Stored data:

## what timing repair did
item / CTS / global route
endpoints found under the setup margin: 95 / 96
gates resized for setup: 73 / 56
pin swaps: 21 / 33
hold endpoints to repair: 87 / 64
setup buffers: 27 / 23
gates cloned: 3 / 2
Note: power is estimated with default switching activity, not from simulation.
## src/design/bcc_pkg.sv

```systemverilog
// bcc_pkg: constants, cycle codes, states and helpers of the bus cycle control.
// assumes one bus clock; every user of it imports the whole package.
package bcc_pkg;

	// ************************************************************
	// widths and timing
	// ************************************************************
	localparam int ADDR_W = 29;
	localparam int DATA_W = 64;
	localparam int BE_W = 8;
	localparam int BURST_BEATS = 4;
	localparam int BEAT_W = 2;
	localparam int CLK_PERIOD_NS = 4;

	// ************************************************************
	// cycle types requested by the core
	// ************************************************************
	typedef enum logic [2:0] {
		CYC_CODE_RD = 3'h0,
		CYC_MEM_RD = 3'h1,
		CYC_MEM_WR = 3'h2,
		CYC_IO_RD = 3'h3,
		CYC_IO_WR = 3'h4,
		CYC_INTA = 3'h5,
		CYC_SPECIAL = 3'h6
	} bcc_cyc_t;

	// qualifier triplets {memIo, dataCode, writeRead}; dataCode high means data
	localparam logic [2:0] QUAL_CODE_RD = 3'h4;
	localparam logic [2:0] QUAL_MEM_RD = 3'h6;
	localparam logic [2:0] QUAL_MEM_WR = 3'h7;
	localparam logic [2:0] QUAL_IO_RD = 3'h2;
	localparam logic [2:0] QUAL_IO_WR = 3'h3;
	localparam logic [2:0] QUAL_INTA = 3'h0;
	localparam logic [2:0] QUAL_SPECIAL = 3'h1;

	// ************************************************************
	// bus sequencer states
	// ************************************************************
	typedef enum logic [3:0] {
		ST_IDLE = 4'h1,
		ST_ADDR = 4'h2,
		ST_DATA = 4'h4,
		ST_HOLD = 4'h8
	} bcc_state_t;

	// even parity bit for each byte of the data bus
	function automatic logic [BE_W-1:0] bytePar(input logic [DATA_W-1:0] d);
		logic [BE_W-1:0] p;
		p = '0;
		for (int i = 0; i < BE_W; i++) begin
			p[i] = ^d[i*8 +: 8];
		end
		return p;
	endfunction

	// either ready copy completes a transfer
	function automatic logic readyOf(input logic rdyN, input logic rdyDupN);
		return !rdyN || !rdyDupN;
	endfunction

endpackage

```

## src/design/bcc_cyc_if.sv

```systemverilog
// bcc_cyc_if: cycle decode and beat tracking signals between sequencer and helpers.
// assumes a single clock domain; carries no clock of its own.
`timescale 1ns/1ns
interface bcc_cyc_if;
	import bcc_pkg::*;
	bcc_cyc_t cycType;
	logic cacheable;
	logic memIoQ;
	logic dataCodeQ;
	logic writeReadQ;
	logic cacheQ;
	logic burstQ;
	logic beatClr;
	logic beatHit;
	logic lastBeat;
	modport seq (output cycType, cacheable, beatClr, beatHit,
		input memIoQ, dataCodeQ, writeReadQ, cacheQ, burstQ, lastBeat);
	modport enc (input cycType, cacheable, output memIoQ, dataCodeQ, writeReadQ, cacheQ, burstQ);
	modport cnt (input beatClr, beatHit, burstQ, output lastBeat);
endinterface

```

## src/design/bcc_cycle_encode.sv

```systemverilog
// bcc_cycle_encode: turns a cycle type into bus qualifiers and the cache qualifier.
// assumes cacheable means "line fill" on reads and "modified writeback" on writes.
`timescale 1ns/1ns
module bcc_cycle_encode import bcc_pkg::*; (
	bcc_cyc_if.enc cy
);
	logic [2:0] qual;

	always_comb begin
		qual = QUAL_INTA;
		cy.cacheQ = 1'b0;
		case (cy.cycType)
			CYC_CODE_RD: begin
				qual = QUAL_CODE_RD;
				cy.cacheQ = cy.cacheable;
			end
			CYC_MEM_RD: begin
				qual = QUAL_MEM_RD;
				cy.cacheQ = cy.cacheable;
			end
			CYC_MEM_WR: begin
				qual = QUAL_MEM_WR;
				cy.cacheQ = cy.cacheable;
			end
			CYC_IO_RD: qual = QUAL_IO_RD;
			CYC_IO_WR: qual = QUAL_IO_WR;
			CYC_INTA: qual = QUAL_INTA;
			CYC_SPECIAL: qual = QUAL_SPECIAL;
			default: qual = QUAL_INTA;
		endcase
	end

	assign cy.memIoQ = qual[2];
	assign cy.dataCodeQ = qual[1];
	assign cy.writeReadQ = qual[0];
	// only cache line transfers burst; everything else is a single transfer
	assign cy.burstQ = cy.cacheQ;

endmodule

```

## src/design/bcc_beat_counter.sv

```systemverilog
// bcc_beat_counter: counts completed transfers of the current bus cycle.
// assumes beatClr is held whenever no data phase is running.
`timescale 1ns/1ns
module bcc_beat_counter import bcc_pkg::*; #(
	parameter int BEATS = BURST_BEATS
) (
	input wire logic core_clk,
	input wire logic rst,
	bcc_cyc_if.cnt cy
);
	logic [BEAT_W-1:0] beatCnt_reg;

	always_ff @(posedge core_clk or posedge rst) begin
		if (rst) begin
			beatCnt_reg <= '0;
		end else if (cy.beatClr) begin
			beatCnt_reg <= '0;
		end else if (cy.beatHit) begin
			beatCnt_reg <= beatCnt_reg + 1'b1;
		end
	end

	assign cy.lastBeat = !cy.burstQ || (beatCnt_reg == BEAT_W'(BEATS - 1));
endmodule

```

## src/design/bcc_bus_ctrl.sv

```systemverilog
// bcc_bus_ctrl: front-side bus cycle sequencer with backoff, ready and qualifiers.
// assumes all pins are sampled and driven on core_clk; pins split into out and enable.
`timescale 1ns/1ns
module bcc_bus_ctrl import bcc_pkg::*; (
	input wire logic core_clk,
	input wire logic rst,
	input wire logic cycReq,
	input wire bcc_cyc_t cycType,
	input wire logic [ADDR_W-1:0] cycAddr,
	input wire logic [BE_W-1:0] cycByteEn,
	input wire logic [DATA_W-1:0] cycWrData,
	input wire logic cycCacheable,
	input wire logic cycLock,
	input wire logic cycPcd,
	input wire logic cycPwt,
	input wire logic cycSplit,
	output logic cycBusy,
	output logic cycDone,
	output logic cycAborted,
	output logic rdValid,
	output logic [DATA_W-1:0] rdData,
	input wire logic backoff_n,
	input wire logic burst_ready_n,
	input wire logic burst_ready_dup_n,
	output logic bus_request,
	output logic busOe,
	output logic [ADDR_W-1:0] busAddr,
	output logic addr_strobe_n,
	output logic addr_strobe_dup_n,
	output logic address_parity,
	output logic [BE_W-1:0] byte_enable_n,
	output logic cacheN,
	output logic memIo,
	output logic dataCode,
	output logic writeRead,
	output logic lockN,
	output logic page_cache_disable,
	output logic page_write_through,
	output logic split_cycle,
	input wire logic [DATA_W-1:0] dataIn,
	output logic [DATA_W-1:0] dataOut,
	output logic [BE_W-1:0] data_parity,
	output logic dataOe
);
	// ************************************************************
	// pending cycle and decode helpers
	// ************************************************************
	bcc_state_t state_reg;
	logic pendValid_reg;
	bcc_cyc_t pendType_reg;
	logic [ADDR_W-1:0] pendAddr_reg;
	logic [BE_W-1:0] pendBe_reg;
	logic [DATA_W-1:0] pendData_reg;
	logic pendCache_reg;
	logic pendLock_reg;
	logic pendPcd_reg;
	logic pendPwt_reg;
	logic pendSplit_reg;
	logic cycDone_reg;
	logic cycAborted_reg;
	logic rdValid_reg;
	logic [DATA_W-1:0] rdData_reg;
	logic busOe_reg;
	logic dataOe_reg;
	logic strobeN_reg;
	logic [ADDR_W-1:0] busAddr_reg;
	logic addrPar_reg;
	logic [BE_W-1:0] beN_reg;
	logic cacheN_reg;
	logic memIo_reg;
	logic dataCode_reg;
	logic writeRead_reg;
	logic lockN_reg;
	logic pcd_reg;
	logic pwt_reg;
	logic split_reg;
	logic [DATA_W-1:0] dataOut_reg;
	logic [BE_W-1:0] dataPar_reg;

	logic readyHit;
	logic launch;
	logic done;
	logic accept;

	bcc_cyc_if cy ();

	bcc_cycle_encode u_encode (
		.cy(cy)
	);

	bcc_beat_counter #(.BEATS(BURST_BEATS)) u_beats (
		.core_clk(core_clk),
		.rst(rst),
		.cy(cy)
	);

	assign cy.cycType = pendType_reg;
	assign cy.cacheable = pendCache_reg;
	assign readyHit = readyOf(burst_ready_n, burst_ready_dup_n);
	assign accept = cycReq && !pendValid_reg;
	// a launch or a transfer never happens in a cycle where backoff is sampled low
	assign launch = backoff_n && state_reg == ST_IDLE && pendValid_reg;
	assign done = backoff_n && state_reg == ST_DATA && readyHit && cy.lastBeat;
	assign cy.beatClr = state_reg != ST_DATA;
	assign cy.beatHit = backoff_n && state_reg == ST_DATA && readyHit;

	// ************************************************************
	// sequencer
	// ************************************************************
	always_ff @(posedge core_clk or posedge rst) begin
		if (rst) begin
			state_reg <= ST_IDLE;
		end else if (!backoff_n) begin
			state_reg <= ST_HOLD;
		end else begin
			case (state_reg)
				ST_IDLE: begin
					if (pendValid_reg) begin
						state_reg <= ST_ADDR;
					end
				end
				ST_ADDR: state_reg <= ST_DATA;
				ST_DATA: begin
					if (done) begin
						state_reg <= ST_IDLE;
					end
				end
				ST_HOLD: state_reg <= ST_IDLE;
				default: state_reg <= ST_IDLE;
			endcase
		end
	end

	// an aborted cycle stays pending and restarts from its address phase
	always_ff @(posedge core_clk or posedge rst) begin
		if (rst) begin
			pendValid_reg <= 1'b0;
			pendType_reg <= CYC_MEM_RD;
			pendAddr_reg <= '0;
			pendBe_reg <= '0;
			pendData_reg <= '0;
			pendCache_reg <= 1'b0;
			pendLock_reg <= 1'b0;
			pendPcd_reg <= 1'b0;
			pendPwt_reg <= 1'b0;
			pendSplit_reg <= 1'b0;
		end else if (accept) begin
			pendValid_reg <= 1'b1;
			pendType_reg <= cycType;
			pendAddr_reg <= cycAddr;
			pendBe_reg <= cycByteEn;
			pendData_reg <= cycWrData;
			pendCache_reg <= cycCacheable;
			pendLock_reg <= cycLock;
			pendPcd_reg <= cycPcd;
			pendPwt_reg <= cycPwt;
			pendSplit_reg <= cycSplit;
		end else if (done) begin
			pendValid_reg <= 1'b0;
		end
	end

	// ************************************************************
	// core side answers
	// ************************************************************
	always_ff @(posedge core_clk or posedge rst) begin
		if (rst) begin
			cycDone_reg <= 1'b0;
			cycAborted_reg <= 1'b0;
			rdValid_reg <= 1'b0;
			rdData_reg <= '0;
		end else begin
			cycDone_reg <= done;
			cycAborted_reg <= !backoff_n && (state_reg == ST_ADDR || state_reg == ST_DATA);
			rdValid_reg <= cy.beatHit && !cy.writeReadQ;
			if (cy.beatHit && !cy.writeReadQ) begin
				rdData_reg <= dataIn;
			end
		end
	end

	// ************************************************************
	// pin drivers
	// ************************************************************
	always_ff @(posedge core_clk or posedge rst) begin
		if (rst) begin
			busOe_reg <= 1'b0;
			dataOe_reg <= 1'b0;
			strobeN_reg <= 1'b1;
		end else begin
			busOe_reg <= backoff_n;
			dataOe_reg <= backoff_n && cy.writeReadQ &&
				(state_reg == ST_ADDR || (state_reg == ST_DATA && !done));
			strobeN_reg <= !launch;
		end
	end

	always_ff @(posedge core_clk or posedge rst) begin
		if (rst) begin
			busAddr_reg <= '0;
			addrPar_reg <= 1'b0;
			beN_reg <= '1;
			cacheN_reg <= 1'b1;
			memIo_reg <= 1'b0;
			dataCode_reg <= 1'b0;
			writeRead_reg <= 1'b0;
			lockN_reg <= 1'b1;
			pcd_reg <= 1'b0;
			pwt_reg <= 1'b0;
			split_reg <= 1'b0;
			dataOut_reg <= '0;
			dataPar_reg <= '0;
		end else if (launch) begin
			busAddr_reg <= pendAddr_reg;
			addrPar_reg <= ^pendAddr_reg;
			beN_reg <= ~pendBe_reg;
			cacheN_reg <= !cy.cacheQ;
			memIo_reg <= cy.memIoQ;
			dataCode_reg <= cy.dataCodeQ;
			writeRead_reg <= cy.writeReadQ;
			lockN_reg <= !pendLock_reg;
			pcd_reg <= pendPcd_reg;
			pwt_reg <= pendPwt_reg;
			split_reg <= pendSplit_reg;
			dataOut_reg <= pendData_reg;
			dataPar_reg <= bytePar(pendData_reg);
		end
	end

	assign cycBusy = pendValid_reg;
	assign bus_request = pendValid_reg;
	assign cycDone = cycDone_reg;
	assign cycAborted = cycAborted_reg;
	assign rdValid = rdValid_reg;
	assign rdData = rdData_reg;
	assign busOe = busOe_reg;
	assign dataOe = dataOe_reg;
	assign addr_strobe_n = strobeN_reg;
	assign addr_strobe_dup_n = strobeN_reg;
	assign busAddr = busAddr_reg;
	assign address_parity = addrPar_reg;
	assign byte_enable_n = beN_reg;
	assign cacheN = cacheN_reg;
	assign memIo = memIo_reg;
	assign dataCode = dataCode_reg;
	assign writeRead = writeRead_reg;
	assign lockN = lockN_reg;
	assign page_cache_disable = pcd_reg;
	assign page_write_through = pwt_reg;
	assign split_cycle = split_reg;
	assign dataOut = dataOut_reg;
	assign data_parity = dataPar_reg;
endmodule

```
==> config.mk <==
export PLATFORM = sky130hd
export DESIGN_NAME = ecc_device_flat
export DESIGN_NICKNAME = d
export VERILOG_FILES = /design/src/core/ecc_pkg.sv /design/src/core/ecc_link_if.sv /design/src/core/ecc_device.sv /design/src/flat_wrapper.sv
export SDC_FILE = /design/constraint.sdc
export NUM_CORES = 1
export LEC_CHECK = 0
export BUFFER_PORTS_ARGS = -buffer_cell sky130_fd_sc_hd__buf_2
export CAP_MARGIN = 30
export CORE_AREA = 4 4 305 307
export CTS_CLUSTER_SIZE = 30
export DETAILED_ROUTE_END_ITERATION = 7
export DIE_AREA = 0 0 309 311
export PLACE_DENSITY = 0.6
export SLEW_MARGIN = 20
export SYNTH_ARGS = -nofsm -noshare
export SYNTH_HDL_FRONTEND = slang
export SYNTH_SLANG_ARGS = --single-unit
==> constraint.sdc <==
create_clock -name mclk_i -period 22.1 [get_ports mclk_i]
set_input_delay 2.21 -clock mclk_i [delete_from_list [all_inputs] [get_ports mclk_i]]
set_output_delay 2.21 -clock mclk_i [all_outputs]
set_load 0.03 [all_outputs]
==> src/core/ecc_pkg.sv <==
package ecc_pkg;
    // Cycle request codes
    localparam logic [2:0] ECC_REQ_IDLE = 3'h0;
    localparam logic [2:0] ECC_REQ_FENCE = 3'h1;
    localparam logic [2:0] ECC_REQ_PREFETCH = 3'h2;
    localparam logic [2:0] ECC_REQ_PREFETCH_MOD = 3'h3;
    localparam logic [2:0] ECC_REQ_FILL = 3'h4;
    localparam logic [2:0] ECC_REQ_WRITE = 3'h5;
    localparam logic [2:0] ECC_REQ_LOCKED_LOAD = 3'h6;
    localparam logic [2:0] ECC_REQ_COND_STORE = 3'h7;
    // Acknowledge codes
    localparam logic [2:0] ECC_ACK_IDLE = 3'h0;
    localparam logic [2:0] ECC_ACK_FATAL = 3'h1;
    localparam logic [2:0] ECC_ACK_CORRECTED = 3'h2;
    localparam logic [2:0] ECC_ACK_COND_FAIL = 3'h3;
    localparam logic [2:0] ECC_ACK_OK = 3'h4;
    // Read data codes
    localparam logic [2:0] ECC_RD_IDLE = 3'h0;
    localparam logic [2:0] ECC_RD_UNCACHED_UNCHECKED = 3'h4;
    localparam logic [2:0] ECC_RD_UNCACHED = 3'h5;
    localparam logic [2:0] ECC_RD_UNCHECKED = 3'h6;
    localparam logic [2:0] ECC_RD_CACHED_CHECKED = 3'h7;
    // Field positions
    localparam int ECC_RD_CHECK_BIT = 0;
    localparam int ECC_RD_CACHE_BIT = 1;
    localparam int ECC_MASK_DSTREAM_BIT = 2;
    localparam int ECC_WSEL_HALF_BIT = 1;
    // Widths and reset values
    localparam int ECC_ADDR_W = 34;
    localparam int ECC_HALF_W = 128;
    localparam logic [7:0] ECC_MASK_RESET = 8'h00;
    localparam logic [1:0] ECC_WSEL_RESET = 2'h0;

    // True when a cycle type reads a block
    function automatic logic ecc_is_read(input logic [2:0] req);
        ecc_is_read = (req == ECC_REQ_FILL) || (req == ECC_REQ_LOCKED_LOAD);
    endfunction : ecc_is_read

    // True when a cycle type writes a block
    function automatic logic ecc_is_write(input logic [2:0] req);
        ecc_is_write = (req == ECC_REQ_WRITE) || (req == ECC_REQ_COND_STORE);
    endfunction : ecc_is_write
endpackage : ecc_pkg
File: config.mk
export PLATFORM = sky130hd
export DESIGN_NAME = dps_core
export DESIGN_NICKNAME = d
export VERILOG_FILES = /design/src/shared/dps_pkg.sv /design/src/verilog/dps_core.sv /design/src/verilog/dps_loop.sv
export SDC_FILE = /design/constraint.sdc
export NUM_CORES = 1
export LEC_CHECK = 0
export BUFFER_PORTS_ARGS = -buffer_cell sky130_fd_sc_hd__buf_2
export CAP_MARGIN = 20
export CORE_MARGIN = 2
export CORE_UTILIZATION = 56
export DETAILED_ROUTE_END_ITERATION = 8
export HOLD_SLACK_MARGIN = 0.08
export PLACE_DENSITY = 0.76
export RECOVER_POWER = 100
export SYNTH_ARGS = -nofsm -noshare
export SYNTH_HDL_FRONTEND = slang
export SYNTH_SLANG_ARGS = --single-unit
File: constraint.sdc
create_clock -name i_clk -period 5.4 [get_ports i_clk]
set_clock_uncertainty 0.15 [all_clocks]
set_input_delay 0 -clock i_clk [delete_from_list [all_inputs] [get_ports i_clk]]
set_output_delay 0 -clock i_clk [all_outputs]
set_load 0.005 [all_outputs]
<file path="config.mk">
export PLATFORM = sky130hd
export DESIGN_NAME = master_dma_write_engine
export DESIGN_NICKNAME = d
export VERILOG_FILES = /design/src/mdma_pkg.sv /design/src/stream_if.sv /design/src/master_dma_write_engine.sv /design/src/payload_fifo.sv /design/src/setup_queue.sv
export VERILOG_INCLUDE_DIRS = /design/src
export SDC_FILE = /design/constraint.sdc
export NUM_CORES = 2
export LEC_CHECK = 0
export BUFFER_PORTS_ARGS = -buffer_cell sky130_fd_sc_hd__buf_2
export CAP_MARGIN = 0
export CORE_MARGIN = 2
export CORE_UTILIZATION = 50
export DETAILED_ROUTE_END_ITERATION = 10
export PLACE_DENSITY_LB_ADDON = 0.2
export SLEW_MARGIN = 20
export SYNTH_ARGS = -nofsm -noshare
export SYNTH_HDL_FRONTEND = slang
export SYNTH_HIERARCHICAL = 1
export SYNTH_SLANG_ARGS = --single-unit
</file>
<file path="constraint.sdc">
create_clock -name clk -period 67 [get_ports clk]
set_input_delay 10.05 -clock clk [delete_from_list [all_inputs] [get_ports clk]]
set_output_delay 10.05 -clock clk [all_outputs]
set_load 0.03 [all_outputs]
</file>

> **DESCRIPTION OF THE TASK**
Please copy the lines in the records above between the one holding "localparam logic [2:0] ECC_ACK_IDLE" and the one holding "localparam logic [2:0] ECC_RD_UNCACHED = 3'h5;", inclusive, exactly and with no other line.

> **WRITTEN REPLY**
    localparam logic [2:0] ECC_ACK_IDLE = 3'h0;
    localparam logic [2:0] ECC_ACK_FATAL = 3'h1;
    localparam logic [2:0] ECC_ACK_CORRECTED = 3'h2;
    localparam logic [2:0] ECC_ACK_COND_FAIL = 3'h3;
    localparam logic [2:0] ECC_ACK_OK = 3'h4;
    // Read data codes
    localparam logic [2:0] ECC_RD_IDLE = 3'h0;
    localparam logic [2:0] ECC_RD_UNCACHED_UNCHECKED = 3'h4;
    localparam logic [2:0] ECC_RD_UNCACHED = 3'h5;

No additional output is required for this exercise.